Mesmo para quem está no esporte há anos e está ambientado aos processos licitatórios, protocolar projetos no Feipe (Fundo Especial de Incentivo a Projetos Esportivos) da FEL (Fundação de Esportes de Londrina) não é uma tarefa fácil. Vanda Sanches é uma das mais experientes esportistas de Londrina e coordena o Londrina Futsal Feminino. A equipe apresentou três propostas - futsal feminino adulto e juventude e hóquei sobre a grama - e teve os projetos não habilitados pelo mesmo problema.
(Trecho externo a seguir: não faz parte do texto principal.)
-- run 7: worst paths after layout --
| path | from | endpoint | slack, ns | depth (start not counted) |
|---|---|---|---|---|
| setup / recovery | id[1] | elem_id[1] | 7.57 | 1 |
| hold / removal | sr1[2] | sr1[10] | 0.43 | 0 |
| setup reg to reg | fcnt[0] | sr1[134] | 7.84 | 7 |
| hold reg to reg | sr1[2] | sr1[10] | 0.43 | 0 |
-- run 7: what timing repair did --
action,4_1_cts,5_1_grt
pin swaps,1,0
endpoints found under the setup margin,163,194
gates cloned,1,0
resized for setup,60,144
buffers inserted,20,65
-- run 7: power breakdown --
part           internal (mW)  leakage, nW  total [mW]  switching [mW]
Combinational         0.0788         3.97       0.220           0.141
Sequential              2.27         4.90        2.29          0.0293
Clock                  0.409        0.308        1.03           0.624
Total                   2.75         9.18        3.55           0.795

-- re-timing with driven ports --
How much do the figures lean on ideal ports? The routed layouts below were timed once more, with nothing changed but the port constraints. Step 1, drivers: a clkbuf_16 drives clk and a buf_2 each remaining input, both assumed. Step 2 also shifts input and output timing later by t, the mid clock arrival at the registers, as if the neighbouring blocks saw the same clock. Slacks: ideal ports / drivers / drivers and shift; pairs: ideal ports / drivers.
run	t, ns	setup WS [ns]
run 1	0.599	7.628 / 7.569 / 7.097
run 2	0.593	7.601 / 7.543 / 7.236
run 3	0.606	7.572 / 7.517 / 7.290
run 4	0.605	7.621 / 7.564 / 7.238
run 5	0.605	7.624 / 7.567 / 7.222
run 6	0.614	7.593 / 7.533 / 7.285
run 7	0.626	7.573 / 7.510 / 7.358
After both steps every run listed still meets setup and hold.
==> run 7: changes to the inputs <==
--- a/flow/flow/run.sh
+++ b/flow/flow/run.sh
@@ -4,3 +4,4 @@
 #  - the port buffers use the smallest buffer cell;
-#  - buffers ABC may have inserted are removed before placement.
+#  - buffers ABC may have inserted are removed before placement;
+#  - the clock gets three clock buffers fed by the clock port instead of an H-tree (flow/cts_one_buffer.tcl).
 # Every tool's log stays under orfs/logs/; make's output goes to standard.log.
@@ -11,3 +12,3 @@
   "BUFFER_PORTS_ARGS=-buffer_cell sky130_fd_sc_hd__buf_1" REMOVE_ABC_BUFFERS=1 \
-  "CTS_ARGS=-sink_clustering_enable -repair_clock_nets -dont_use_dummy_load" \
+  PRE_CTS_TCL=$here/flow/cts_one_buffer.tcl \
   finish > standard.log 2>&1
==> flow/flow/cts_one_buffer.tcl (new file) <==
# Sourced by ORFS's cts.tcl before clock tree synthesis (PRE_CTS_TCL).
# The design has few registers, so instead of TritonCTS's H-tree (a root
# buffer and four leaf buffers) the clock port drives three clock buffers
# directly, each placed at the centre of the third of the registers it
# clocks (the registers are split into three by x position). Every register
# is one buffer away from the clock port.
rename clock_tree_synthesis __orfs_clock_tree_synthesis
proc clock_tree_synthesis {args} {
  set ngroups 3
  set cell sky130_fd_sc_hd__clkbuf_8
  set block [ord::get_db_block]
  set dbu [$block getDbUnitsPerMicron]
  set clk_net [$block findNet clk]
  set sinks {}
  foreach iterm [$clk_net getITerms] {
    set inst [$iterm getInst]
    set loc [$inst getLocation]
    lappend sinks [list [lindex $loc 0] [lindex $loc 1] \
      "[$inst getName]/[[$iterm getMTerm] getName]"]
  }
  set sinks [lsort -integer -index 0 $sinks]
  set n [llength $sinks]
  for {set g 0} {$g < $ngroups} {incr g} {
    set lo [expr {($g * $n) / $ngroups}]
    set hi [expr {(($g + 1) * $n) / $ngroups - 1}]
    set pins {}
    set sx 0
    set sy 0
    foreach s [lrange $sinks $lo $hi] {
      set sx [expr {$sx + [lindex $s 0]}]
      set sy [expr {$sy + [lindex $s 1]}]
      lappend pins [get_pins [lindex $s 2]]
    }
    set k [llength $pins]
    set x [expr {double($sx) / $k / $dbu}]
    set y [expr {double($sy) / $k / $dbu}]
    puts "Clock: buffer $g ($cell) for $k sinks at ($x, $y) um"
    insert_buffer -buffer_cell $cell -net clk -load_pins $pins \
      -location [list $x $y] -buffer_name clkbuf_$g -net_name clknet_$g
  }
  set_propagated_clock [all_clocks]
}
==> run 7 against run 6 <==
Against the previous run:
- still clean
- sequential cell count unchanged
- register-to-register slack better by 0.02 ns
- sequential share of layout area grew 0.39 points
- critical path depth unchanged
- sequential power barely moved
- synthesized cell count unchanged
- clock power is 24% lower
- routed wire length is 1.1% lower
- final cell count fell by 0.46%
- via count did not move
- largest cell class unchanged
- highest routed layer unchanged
"O nosso caso não foi falta de documentos, porque isto é inadmissível em uma licitação. Faltou apenas a colocação da inscrição www onde informamos a nossa página na rede social para a prestação das contas. Não deixamos de citar o canal, como o edital exige, foi uma questão meramente formal", citou Sanches.

A coordenadora citou que ao longo dos anos esta foi a primeira vez que o futsal feminino teve o seu projeto inabilitado. Vanda Sanches entende que é preciso buscar alternativas para desburocratizar. "Mesmo para nós que estamos há anos fazendo isso, ficamos pelo menos dez dias para juntar toda a documentação. O processo é desgastante e trabalhoso para as modalidades e também para a FEL. Uma das ideias que surgiram entre vários treinadores é que esta licitação seja válida por dois anos e não precise ser renovada anualmente. Dois anos é um bom tempo para o desenvolvimento do trabalho"

O Londrina Futsal vai propor um recurso, mas a não habilitação neste primeiro edital já compromete o início dos treinamentos. "Se o nosso recurso não for aceito e tivermos que esperar um novo edital e buscar todos os documentos novamente teremos muitas dificuldades. São diversas pessoas que direta ou indiretamente estão envolvidas no projeto".